Maybe a hardcore coder can change the program so it will work!?

I tried the code this came from myself (before seeing this) and it seems to do something, however I've yet to figure out what the code actually does.

I think since this code works on the tattoo,if someone who know what result we are trying to obtain (other than root I mean) explains it, someone (maybe even myself) could probably get it to work on the SE X10.
 

biktor_gj

Senior Member
Jan 25, 2008
1,408
7,005
Hi, that exploit had to be run inside of a while (don't ask me why, that's what it says in the original exploit @milw0rm and on the post on tattoo forum). It goes over and over, I think until it makes a buffer overflow, then dump you into a root shell.

I didn't get it to work, my theroy is SE patched it (that's why I said on my first post on this thread to notice the build date of the kernel). The real problem we're facing is kernel version 2.6.29 is one year old, and what a lot of android phones have, but the compilation date is March 2010, so they might have patched all the holes people have found until then, so the m7 won't work.

Though maybe it just needs some little modification and I'm completely wrong... wich is absolutely possible too ;)

I just bought some 3.5" 4pin jacks to see if we have a shared serial port on the audio jack... will post if I found something in there!

EDIT: be careful guys,this phone is quite delicate,first try and battery calibration went nuts.. fixed already,but thought you should know...
@net_vampire32: no worries, we all have them sometimes.. ;)
 

nbk1986

Member
Apr 10, 2008
16
0
Berlin
How do you compile the shoryuken.c exploit on Windows? Otherwise also on Linux? I would like to try it on my X10.

Till now I haven't got my account for Emma. So I'm still waiting....
 

Bin4ry

Inactive Recognized Developer
Nov 14, 2008
2,007
5,906
Berlin
For compilig use the Android-NDK (NOT SDK!). Create an Android.mk and Application.mk
If you need an example Android.mk and Application.mk write an PN.

-Bin4ry
 

mimok

Member
May 11, 2010
21
0
This exploit cannot be used because the X10 linux kernel is patched.
I downloaded the X10 kernel sources from the SE web site and I checked the ptrace.c file in the kernel folder. Unfortunately, it is patched.

However, because SE provides the X10 kernel source code, we can easily check if an exploit can be used or not.
 

nbk1986

Member
Apr 10, 2008
16
0
Berlin
This exploit cannot be used because the X10 linux kernel is patched.
I downloaded the X10 kernel sources from the SE web site and I checked the ptrace.c file in the kernel folder. Unfortunately, it is patched.

However, because SE provides the X10 kernel source code, we can easily check if an exploit can be used or not.

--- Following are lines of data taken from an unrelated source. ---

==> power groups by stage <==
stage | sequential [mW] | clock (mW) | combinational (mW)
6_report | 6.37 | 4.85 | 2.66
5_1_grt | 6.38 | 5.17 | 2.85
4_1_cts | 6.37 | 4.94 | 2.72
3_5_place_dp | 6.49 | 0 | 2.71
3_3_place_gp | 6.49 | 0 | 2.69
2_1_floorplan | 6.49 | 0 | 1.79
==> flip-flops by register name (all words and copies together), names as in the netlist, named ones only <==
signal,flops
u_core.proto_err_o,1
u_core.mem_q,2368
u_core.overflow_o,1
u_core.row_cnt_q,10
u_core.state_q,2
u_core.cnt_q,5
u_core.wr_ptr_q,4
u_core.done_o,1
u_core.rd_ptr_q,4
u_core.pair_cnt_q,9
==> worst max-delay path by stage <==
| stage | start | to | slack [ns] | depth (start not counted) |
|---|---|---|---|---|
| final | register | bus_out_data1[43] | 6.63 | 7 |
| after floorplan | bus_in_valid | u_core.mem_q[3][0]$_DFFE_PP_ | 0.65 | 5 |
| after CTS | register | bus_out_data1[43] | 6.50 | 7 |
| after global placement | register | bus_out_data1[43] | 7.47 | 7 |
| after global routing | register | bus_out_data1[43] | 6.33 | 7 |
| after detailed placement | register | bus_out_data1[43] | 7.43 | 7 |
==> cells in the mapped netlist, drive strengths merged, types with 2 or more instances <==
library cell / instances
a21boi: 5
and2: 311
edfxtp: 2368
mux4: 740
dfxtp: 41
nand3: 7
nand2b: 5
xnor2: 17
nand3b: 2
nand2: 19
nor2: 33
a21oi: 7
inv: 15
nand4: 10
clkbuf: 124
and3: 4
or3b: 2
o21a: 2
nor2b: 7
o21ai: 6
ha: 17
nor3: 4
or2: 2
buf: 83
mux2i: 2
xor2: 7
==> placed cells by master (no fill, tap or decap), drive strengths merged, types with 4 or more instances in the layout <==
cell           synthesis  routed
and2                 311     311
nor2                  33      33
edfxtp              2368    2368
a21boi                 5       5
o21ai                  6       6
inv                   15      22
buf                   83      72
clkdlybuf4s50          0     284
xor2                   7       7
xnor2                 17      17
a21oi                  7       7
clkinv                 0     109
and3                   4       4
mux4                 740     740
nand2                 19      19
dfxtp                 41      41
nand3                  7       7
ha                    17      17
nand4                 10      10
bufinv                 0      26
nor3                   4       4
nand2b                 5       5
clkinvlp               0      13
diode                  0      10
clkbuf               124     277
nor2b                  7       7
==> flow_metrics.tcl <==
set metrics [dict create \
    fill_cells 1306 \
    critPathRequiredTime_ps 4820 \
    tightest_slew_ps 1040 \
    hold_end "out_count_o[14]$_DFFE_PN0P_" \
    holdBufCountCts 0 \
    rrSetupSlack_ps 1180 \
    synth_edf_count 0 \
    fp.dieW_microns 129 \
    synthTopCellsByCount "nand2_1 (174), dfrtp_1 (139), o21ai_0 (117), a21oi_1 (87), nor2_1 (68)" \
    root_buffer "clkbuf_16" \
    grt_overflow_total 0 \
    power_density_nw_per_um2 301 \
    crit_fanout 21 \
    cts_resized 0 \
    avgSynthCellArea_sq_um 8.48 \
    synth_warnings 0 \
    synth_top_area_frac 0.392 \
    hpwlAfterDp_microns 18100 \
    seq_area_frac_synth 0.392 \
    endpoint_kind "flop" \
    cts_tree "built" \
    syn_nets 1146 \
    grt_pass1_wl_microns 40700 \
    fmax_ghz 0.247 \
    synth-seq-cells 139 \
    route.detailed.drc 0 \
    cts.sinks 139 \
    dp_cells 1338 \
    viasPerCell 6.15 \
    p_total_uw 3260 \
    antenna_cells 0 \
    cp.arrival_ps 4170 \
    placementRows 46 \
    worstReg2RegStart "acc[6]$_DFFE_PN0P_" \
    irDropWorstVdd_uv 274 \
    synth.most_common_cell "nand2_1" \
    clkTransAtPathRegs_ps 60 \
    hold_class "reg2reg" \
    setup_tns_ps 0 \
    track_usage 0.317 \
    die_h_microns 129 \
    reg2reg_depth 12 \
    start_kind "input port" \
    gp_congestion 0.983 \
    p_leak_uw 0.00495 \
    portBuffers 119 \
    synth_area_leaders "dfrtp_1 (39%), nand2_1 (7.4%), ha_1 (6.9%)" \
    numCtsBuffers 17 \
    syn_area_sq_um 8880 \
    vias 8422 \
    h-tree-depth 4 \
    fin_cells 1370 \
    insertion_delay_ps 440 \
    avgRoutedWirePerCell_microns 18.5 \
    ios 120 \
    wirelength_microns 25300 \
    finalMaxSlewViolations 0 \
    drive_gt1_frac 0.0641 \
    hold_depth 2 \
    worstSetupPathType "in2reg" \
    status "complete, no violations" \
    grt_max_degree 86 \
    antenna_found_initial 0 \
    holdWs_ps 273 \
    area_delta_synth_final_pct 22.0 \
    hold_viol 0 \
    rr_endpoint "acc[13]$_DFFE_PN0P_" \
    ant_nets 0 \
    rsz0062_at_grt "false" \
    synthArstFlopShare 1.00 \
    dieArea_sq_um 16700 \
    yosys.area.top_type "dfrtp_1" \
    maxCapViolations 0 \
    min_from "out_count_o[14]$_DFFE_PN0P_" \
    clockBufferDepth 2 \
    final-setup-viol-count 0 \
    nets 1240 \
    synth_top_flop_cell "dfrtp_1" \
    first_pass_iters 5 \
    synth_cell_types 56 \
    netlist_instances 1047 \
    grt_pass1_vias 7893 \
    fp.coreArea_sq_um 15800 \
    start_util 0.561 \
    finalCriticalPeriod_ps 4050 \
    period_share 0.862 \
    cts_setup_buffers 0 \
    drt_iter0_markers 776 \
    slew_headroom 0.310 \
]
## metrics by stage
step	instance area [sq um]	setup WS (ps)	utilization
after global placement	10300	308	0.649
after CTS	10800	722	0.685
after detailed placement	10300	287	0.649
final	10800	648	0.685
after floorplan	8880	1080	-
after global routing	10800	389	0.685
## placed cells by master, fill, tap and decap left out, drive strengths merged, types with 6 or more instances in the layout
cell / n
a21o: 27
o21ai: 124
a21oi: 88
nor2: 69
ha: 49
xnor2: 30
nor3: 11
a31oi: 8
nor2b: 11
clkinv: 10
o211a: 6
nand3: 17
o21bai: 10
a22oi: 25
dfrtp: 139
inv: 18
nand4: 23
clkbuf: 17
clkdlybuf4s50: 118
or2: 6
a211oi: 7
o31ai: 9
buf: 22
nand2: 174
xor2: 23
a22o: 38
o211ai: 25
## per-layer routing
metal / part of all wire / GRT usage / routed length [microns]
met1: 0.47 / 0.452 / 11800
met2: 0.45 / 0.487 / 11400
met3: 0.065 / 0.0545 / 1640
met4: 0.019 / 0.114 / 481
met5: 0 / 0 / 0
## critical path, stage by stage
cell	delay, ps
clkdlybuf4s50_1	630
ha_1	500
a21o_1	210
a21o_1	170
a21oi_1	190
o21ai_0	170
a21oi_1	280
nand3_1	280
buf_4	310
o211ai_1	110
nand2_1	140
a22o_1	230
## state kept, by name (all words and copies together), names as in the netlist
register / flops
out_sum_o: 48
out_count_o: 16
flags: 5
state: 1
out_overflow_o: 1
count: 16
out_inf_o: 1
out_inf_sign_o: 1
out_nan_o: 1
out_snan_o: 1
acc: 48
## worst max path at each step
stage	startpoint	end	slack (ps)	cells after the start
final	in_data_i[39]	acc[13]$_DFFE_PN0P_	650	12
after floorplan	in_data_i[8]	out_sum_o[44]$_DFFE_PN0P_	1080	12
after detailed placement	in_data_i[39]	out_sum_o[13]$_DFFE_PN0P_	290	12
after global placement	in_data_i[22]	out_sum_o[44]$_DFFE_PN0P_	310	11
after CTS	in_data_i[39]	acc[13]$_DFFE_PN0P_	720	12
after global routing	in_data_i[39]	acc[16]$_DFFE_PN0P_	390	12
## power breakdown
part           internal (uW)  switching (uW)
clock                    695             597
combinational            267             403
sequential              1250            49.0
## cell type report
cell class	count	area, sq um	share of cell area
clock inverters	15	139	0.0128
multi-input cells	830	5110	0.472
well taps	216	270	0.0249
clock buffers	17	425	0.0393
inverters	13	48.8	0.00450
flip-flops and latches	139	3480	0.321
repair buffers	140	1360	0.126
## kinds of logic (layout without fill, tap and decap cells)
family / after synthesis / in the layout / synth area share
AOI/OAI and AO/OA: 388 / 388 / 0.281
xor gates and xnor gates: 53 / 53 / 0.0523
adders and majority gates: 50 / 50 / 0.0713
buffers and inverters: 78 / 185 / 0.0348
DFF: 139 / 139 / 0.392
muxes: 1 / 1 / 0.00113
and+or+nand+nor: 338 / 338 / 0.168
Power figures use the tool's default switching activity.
===== src/rtl/clock_tester_multi.sv =====
// Multi-channel slow-clock tester: per-channel high/low/period measurement in fast-clock
// cycles, with saturation, period min/max, stopped detection and a registered readout mux.

module clock_tester_ch #(
  parameter int CNT_W       = 16,
  parameter int SYNC_STAGES = 2,
  parameter int TIMEOUT     = 1024
) (
  input  logic             clk_fst,
  input  logic             clr_i,
  input  logic             armed_i,
  input  logic             slw_i,
  output logic [CNT_W-1:0] ht_o,
  output logic [CNT_W-1:0] lt_o,
  output logic [CNT_W:0]   per_o,
  output logic [CNT_W:0]   min_o,
  output logic [CNT_W:0]   max_o,
  output logic             vld_o,
  output logic             upd_o,
  output logic             stopped_o
);
  localparam int IW = $clog2(TIMEOUT + 1);
  localparam logic [CNT_W-1:0] CMAX = '1;
  localparam logic [IW-1:0]    TMO  = IW'(TIMEOUT);

  logic [SYNC_STAGES-1:0] sync_q;
  logic                   d_q, s, rise, fall;
  logic [CNT_W-1:0]       hcnt_q, lcnt_q, ht_q, lt_q;
  logic [CNT_W:0]         per_q, min_q, max_q, per_new;
  logic                   seen_r_q, seen_f_q, hi_seen_q, vld_q, upd_q;
  logic [IW-1:0]          idle_q;

  assign s       = sync_q[SYNC_STAGES-1];
  // edges are ignored until the synchroniser and delay flop hold real samples
  assign rise    = armed_i & ~d_q & s;
  assign fall    = armed_i & d_q & ~s;
  assign per_new = {1'b0, ht_q} + {1'b0, lcnt_q};

  always_ff @(posedge clk_fst) begin
    if (clr_i) begin
      sync_q    <= '0;
      d_q       <= 1'b0;
      hcnt_q    <= '0;
      lcnt_q    <= '0;
      ht_q      <= '0;
      lt_q      <= '0;
      per_q     <= '0;
      min_q     <= '1;
      max_q     <= '0;
      seen_r_q  <= 1'b0;
      seen_f_q  <= 1'b0;
      hi_seen_q <= 1'b0;
      vld_q     <= 1'b0;
      upd_q     <= 1'b0;
      idle_q    <= '0;
    end else begin
      sync_q <= {sync_q[SYNC_STAGES-2:0], slw_i};
      d_q    <= s;
      upd_q  <= 1'b0;
      if (rise || fall)                idle_q <= '0;
      else if (armed_i && idle_q != TMO) idle_q <= idle_q + 1'b1;
      if (fall) begin
        // a high phase counts only if it started on an observed rise
        if (seen_r_q) ht_q <= hcnt_q;
        hi_seen_q <= seen_r_q;
        seen_f_q  <= 1'b1;
        hcnt_q    <= '0;
        lcnt_q    <= CNT_W'(1);
      end else if (rise) begin
        if (seen_f_q) lt_q <= lcnt_q;
        if (hi_seen_q) begin
          per_q <= per_new;
          upd_q <= 1'b1;
          vld_q <= 1'b1;
          if (!vld_q || per_new < min_q) min_q <= per_new;
          if (!vld_q || per_new > max_q) max_q <= per_new;
        end
        seen_r_q <= 1'b1;
        lcnt_q   <= '0;
        hcnt_q   <= CNT_W'(1);
      end else if (armed_i) begin
        if (d_q && s && hcnt_q != CMAX)   hcnt_q <= hcnt_q + 1'b1;
        if (!d_q && !s && lcnt_q != CMAX) lcnt_q <= lcnt_q + 1'b1;
      end
    end
  end

  assign ht_o      = ht_q;
  assign lt_o      = lt_q;
  assign per_o     = per_q;
  assign min_o     = min_q;
  assign max_o     = max_q;
  assign vld_o     = vld_q;
  assign upd_o     = upd_q;
  assign stopped_o = (idle_q == TMO);
endmodule
## src/rtl/rtlola_queue_scheduler.sv

```systemverilog
// rtlola_queue_scheduler: sequences push/pop commands to an RTLola time-tracking
// queue. Event writes and periodic evaluation pops are arbitrated so that only
// one single-cycle command is outstanding; acks are awaited with a timeout.
// Optional build macro SCHED_DROP_COUNT_EN adds drop_cnt (events refused while full).
module rtlola_queue_scheduler #(
  parameter  int DATA_W      = 64,
  parameter  int DEPTH       = 4,
  parameter  int PERIOD      = 8,
  parameter  int ACK_TIMEOUT = 4,
  localparam int OCC_W       = $clog2(DEPTH + 1)
) (
  input  logic                     clk,
  input  logic                     rst,
  input  logic                     en,
  input  logic                     ev_valid,
  output logic                     ev_ready,
  input  logic signed [DATA_W-1:0] ev_data,
  output logic                     q_push,
  output logic                     q_pop,
  output logic signed [DATA_W-1:0] q_data,
  input  logic                     q_push_valid,
  input  logic                     q_pop_valid,
  input  logic signed [DATA_W-1:0] q_out,
  input  logic signed [DATA_W-1:0] q_waited,
  output logic                     res_valid,
  output logic signed [DATA_W-1:0] res_data,
  output logic signed [DATA_W-1:0] res_waited,
  output logic [OCC_W-1:0]         occupancy,
  output logic                     missed_tick,
  output logic                     ack_err
`ifdef SCHED_DROP_COUNT_EN
  ,
  output logic [15:0]              drop_cnt
`endif
);
  localparam int CNT_W = (PERIOD > 1) ? $clog2(PERIOD) : 1;
  localparam int TMR_W = $clog2(ACK_TIMEOUT + 1);

  typedef enum logic [2:0] {IDLE, PUSH_ISSUE, PUSH_WAIT, POP_ISSUE, POP_WAIT} state_t;

  state_t             state, state_nx;
  logic [CNT_W-1:0]   cnt;
  logic [TMR_W-1:0]   tmr;
  logic               pop_pend;
  logic               res_vld_r;
  logic               tick, push_ack, pop_ack, waiting, expired, accept;

  assign tick     = (cnt == CNT_W'(PERIOD - 1));
  // an ack during the issue cycle itself counts
  assign push_ack = ((state == PUSH_ISSUE) || (state == PUSH_WAIT)) && q_push_valid;
  assign pop_ack  = ((state == POP_ISSUE)  || (state == POP_WAIT))  && q_pop_valid;
  assign waiting  = (state == PUSH_WAIT) || (state == POP_WAIT);
  assign expired  = waiting && (tmr == TMR_W'(ACK_TIMEOUT - 1)) && !(push_ack || pop_ack);
  assign accept   = ev_valid && ev_ready;

  // state register; en low freezes the sequencer
  always_ff @(posedge clk or negedge rst) begin
    if (!rst)    state <= IDLE;
    else if (en) state <= state_nx;
  end

  // next state: a pending pop outranks a waiting event
  always_comb begin
    state_nx = state;
    case (state)
      IDLE: begin
        if (pop_pend) begin
          if (occupancy != '0) state_nx = POP_ISSUE;
        end else if (accept) begin
          state_nx = PUSH_ISSUE;
        end
      end
      PUSH_ISSUE: state_nx = push_ack ? IDLE : PUSH_WAIT;
      PUSH_WAIT:  if (push_ack || expired) state_nx = IDLE;
      POP_ISSUE:  state_nx = pop_ack ? IDLE : POP_WAIT;
      POP_WAIT:   if (pop_ack || expired) state_nx = IDLE;
      default:    state_nx = IDLE;
    endcase
  end

  // outputs: registered-state decode, all gated by en (ev_ready also by reset)
  always_comb begin
    ev_ready    = rst && en && (state == IDLE) && !pop_pend && (occupancy < OCC_W'(DEPTH));
    q_push      = en && (state == PUSH_ISSUE);
    q_pop       = en && (state == POP_ISSUE);
    missed_tick = en && (state == IDLE) && pop_pend && (occupancy == '0);
    ack_err     = en && expired;
    res_valid   = en && res_vld_r;
  end

  // tick counter, pending pop, ack timer, occupancy and data registers
  always_ff @(posedge clk or negedge rst) begin
    if (!rst) begin
      cnt        <= '0;
      pop_pend   <= 1'b0;
      tmr        <= '0;
      occupancy  <= '0;
      q_data     <= '0;
      res_vld_r  <= 1'b0;
      res_data   <= '0;
      res_waited <= '0;
    end else if (en) begin
      cnt       <= tick ? '0 : cnt + 1'b1;
      // IDLE always consumes the pending pop; a fresh tick re-arms it
      pop_pend  <= tick || (pop_pend && (state != IDLE));
      tmr       <= (waiting && (state_nx == state)) ? tmr + 1'b1 : '0;
      res_vld_r <= pop_ack;
      if (state == IDLE && !pop_pend && accept) q_data <= ev_data;
      if (pop_ack) begin
        res_data   <= q_out;
        res_waited <= q_waited;
      end
      // saturate both ways in case the queue acks unexpectedly
      if (push_ack && occupancy != OCC_W'(DEPTH)) occupancy <= occupancy + 1'b1;
      else if (pop_ack && occupancy != '0)         occupancy <= occupancy - 1'b1;
    end
  end

`ifdef SCHED_DROP_COUNT_EN
  // count enabled cycles where an offered event is refused because the queue is full
  always_ff @(posedge clk or negedge rst) begin
    if (!rst) drop_cnt <= '0;
    else if (en && ev_valid && !ev_ready && occupancy == OCC_W'(DEPTH) && drop_cnt != 16'hFFFF)
      drop_cnt <= drop_cnt + 16'd1;
  end
`endif
endmodule

```
[config.mk]
export PLATFORM = sky130hd
export DESIGN_NAME = vx_dcache_req_arb
export DESIGN_NICKNAME = d
export VERILOG_FILES = /design/src/rtl/vx_dcache_req_arb.sv
export SDC_FILE = /design/constraint.sdc
export NUM_CORES = 1
export LEC_CHECK = 0
export CAP_MARGIN = 20
export CORE_AREA = 5 5 380 382
export CTS_CLUSTER_SIZE = 8
export DETAILED_ROUTE_END_ITERATION = 10
export DIE_AREA = 0 0 385 387
export SKIP_CTS_REPAIR_TIMING = 1
export SLEW_MARGIN = 20
export SYNTH_ARGS = -nofsm -noshare
export SYNTH_HDL_FRONTEND = slang
export SYNTH_SLANG_ARGS = --single-unit
[constraint.sdc]
create_clock -name clk -period 3.25 [get_ports clk]
set_clock_uncertainty 0.2 [all_clocks]
set_input_delay 0.65 -clock clk [delete_from_list [all_inputs] [get_ports clk]]
set_output_delay 0.65 -clock clk [all_outputs]
set_load 0.02 [all_outputs]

Hmmm... I ran the m7 exploit twice in two shells. Both quits with an error like @edude03 posted before. So you got no chance to type in commands like id, ls -l , cat.... But if you have got busybox you can excute some more options. So I typed in /data/local/busybox vi /default.prop

My Bash opened it with no problems, but if I'd like to edit via vi, I get errors. On Linux sometime vi sucks also, too. In that cases it's becaus of wrong interpreting the input devices, like keyboard...

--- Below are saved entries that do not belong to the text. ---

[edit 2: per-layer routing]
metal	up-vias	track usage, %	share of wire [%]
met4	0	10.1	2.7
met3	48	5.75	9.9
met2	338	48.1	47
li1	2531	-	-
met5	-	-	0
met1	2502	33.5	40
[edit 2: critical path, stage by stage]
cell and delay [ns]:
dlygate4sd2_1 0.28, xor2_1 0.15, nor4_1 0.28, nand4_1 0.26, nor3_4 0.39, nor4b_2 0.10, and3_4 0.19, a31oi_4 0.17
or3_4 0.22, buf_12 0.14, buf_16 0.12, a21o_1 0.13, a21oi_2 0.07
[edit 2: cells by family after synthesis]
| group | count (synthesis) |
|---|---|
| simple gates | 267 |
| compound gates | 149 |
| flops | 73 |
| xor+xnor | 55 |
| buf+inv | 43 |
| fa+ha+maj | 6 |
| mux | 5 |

Can someone please checkout?

@ardf69

How it can be patched? The exploit works on that kernel -> Linux matthew-desktop 2.6.29-020629-generic #020629 SMP Tue Mar 24 12:03:21 UTC 2009 i686 GNU/Linux

And my X10 Kernel is from -> Linux localhost 2.6.29-rel #2 PREEMPT Wed Mar 10 16:53:36 JST 2010 armv7l GNU/Linux

Please comapre these two dates! Or am I wrong?